Hips suspended with immediate effect

Communities Secretary Eric Pickles and Housing Minister Grant Shapps have suspending the requirement for homeowners to provide a Home Information Pack when selling their homes.

Pickles laid an order suspending Hips with immediate effect, pending primary legislation for a permanent abolition.

The Secretary of State says he has taken this action in order to “avoid uncertainty and prevent a slump in an already fragile housing market”.

Hips are currently holding back the housing market because sellers are having to fork-out extra cash, sometimes hundreds of pounds, just to be able to put their home up for sale.

The Government says suspending Hips will mean a saving for consumers of £870m over ten years.

Sellers will still be required to commission, but won’t need to have received, an Energy Performance Certificate before marketing their property. The Government says it will consider how the EPC can play its part in the new drive for a low carbon and eco-friendly economy.
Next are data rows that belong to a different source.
<file path="src/rtl/pipe_hazard_ctrl.sv">
// Hazard and sequencing controller for a 5-stage MIPS pipeline: load-use and
// redirect handling plus start/busy sequencing of the multi-cycle MULT/DIV unit.
module pipe_hazard_ctrl #(
    parameter int unsigned MD_LAT = 32,
    parameter int unsigned CNT_W  = 16
) (
    input  logic             Clk,
    input  logic             Rst_n,
    input  logic [4:0]       Rs_ID,
    input  logic [4:0]       Rt_ID,
    input  logic             UsesRt_ID,
    input  logic             MemRead_EX,
    input  logic [4:0]       Rt_EX,
    input  logic             Redirect_ID,
    input  logic             MulDiv_ID,
    input  logic             HiLo_ID,
    output logic             Stall,
    output logic             Flush_IFID,
    output logic             Bubble_IDEX,
    output logic             MdStart,
    output logic             MdBusy,
    output logic [CNT_W-1:0] StallCnt
);

    localparam int unsigned DW = $clog2(MD_LAT);

    typedef enum logic [0:0] {
        IDLE = 1'b0,
        BUSY = 1'b1
    } state_e;

    state_e             state_q, state_d;
    logic [DW-1:0]      dcnt_q, dcnt_d;
    logic [CNT_W-1:0]   scnt_q, scnt_d;

    logic lu;
    logic md;
    logic busy;
    logic stall_int;
    logic start_int;

    // State register, MULT/DIV down-counter and stall performance counter
    always_ff @(posedge Clk) begin
        if (!Rst_n) begin
            state_q <= IDLE;
            dcnt_q  <= '0;
            scnt_q  <= '0;
        end else begin
            state_q <= state_d;
            dcnt_q  <= dcnt_d;
            scnt_q  <= scnt_d;
        end
    end

    // Next-state logic
    always_comb begin
        state_d = state_q;
        dcnt_d  = dcnt_q;
        scnt_d  = scnt_q;
        unique case (state_q)
            IDLE: begin
                if (start_int) begin
                    state_d = BUSY;
                    dcnt_d  = DW'(MD_LAT - 1);
                end
            end
            BUSY: begin
                dcnt_d = dcnt_q - DW'(1);
                if (dcnt_q == DW'(1)) begin
                    state_d = IDLE;
                end
            end
            default: state_d = IDLE;
        endcase
        // Saturating count of stalled cycles
        if (stall_int && (scnt_q != {CNT_W{1'b1}})) begin
            scnt_d = scnt_q + CNT_W'(1);
        end
    end

    // Output logic; everything is forced low while reset is held
    always_comb begin
        Stall       = 1'b0;
        Flush_IFID  = 1'b0;
        Bubble_IDEX = 1'b0;
        MdStart     = 1'b0;
        MdBusy      = 1'b0;
        StallCnt    = '0;

        lu = MemRead_EX && (Rt_EX != 5'd0) &&
             ((Rt_EX == Rs_ID) || (UsesRt_ID && (Rt_EX == Rt_ID)));
        busy      = (state_q == BUSY);
        md        = busy && (MulDiv_ID || HiLo_ID);
        stall_int = lu || md;
        // md already blocks a start while busy, so only a load-use can defer it here
        start_int = !busy && MulDiv_ID && !stall_int;

        if (Rst_n) begin
            Stall       = stall_int;
            Bubble_IDEX = stall_int;
            Flush_IFID  = Redirect_ID && !stall_int;
            MdStart     = start_int;
            MdBusy      = busy;
            StallCnt    = scnt_q;
        end
    end

endmodule

</file>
Pickles says: “The expensive and unnecessary Home Information Pack has increased the cost and hassle of selling homes and is stifling a fragile housing market.

“That’s why I am taking emergency action to suspend the Hip, bringing down the cost of selling a home and removing unnecessary regulation from the home buying process.”

Shapps adds: “We are showing our commitment to a greener housing market by keeping Energy Performance Certificates and making them more relevant in helping buyers make informed decisions on the energy costs of their new home.”

Kinleigh Folkard & Hayward managing director Lee Watts says: “We are delighted that Hips have been suspended and it is long overdue.

“They were ill conceived and badly implemented and only served to increase the cost to sellers of moving home and deter some homeowners from putting their houses up for sale.”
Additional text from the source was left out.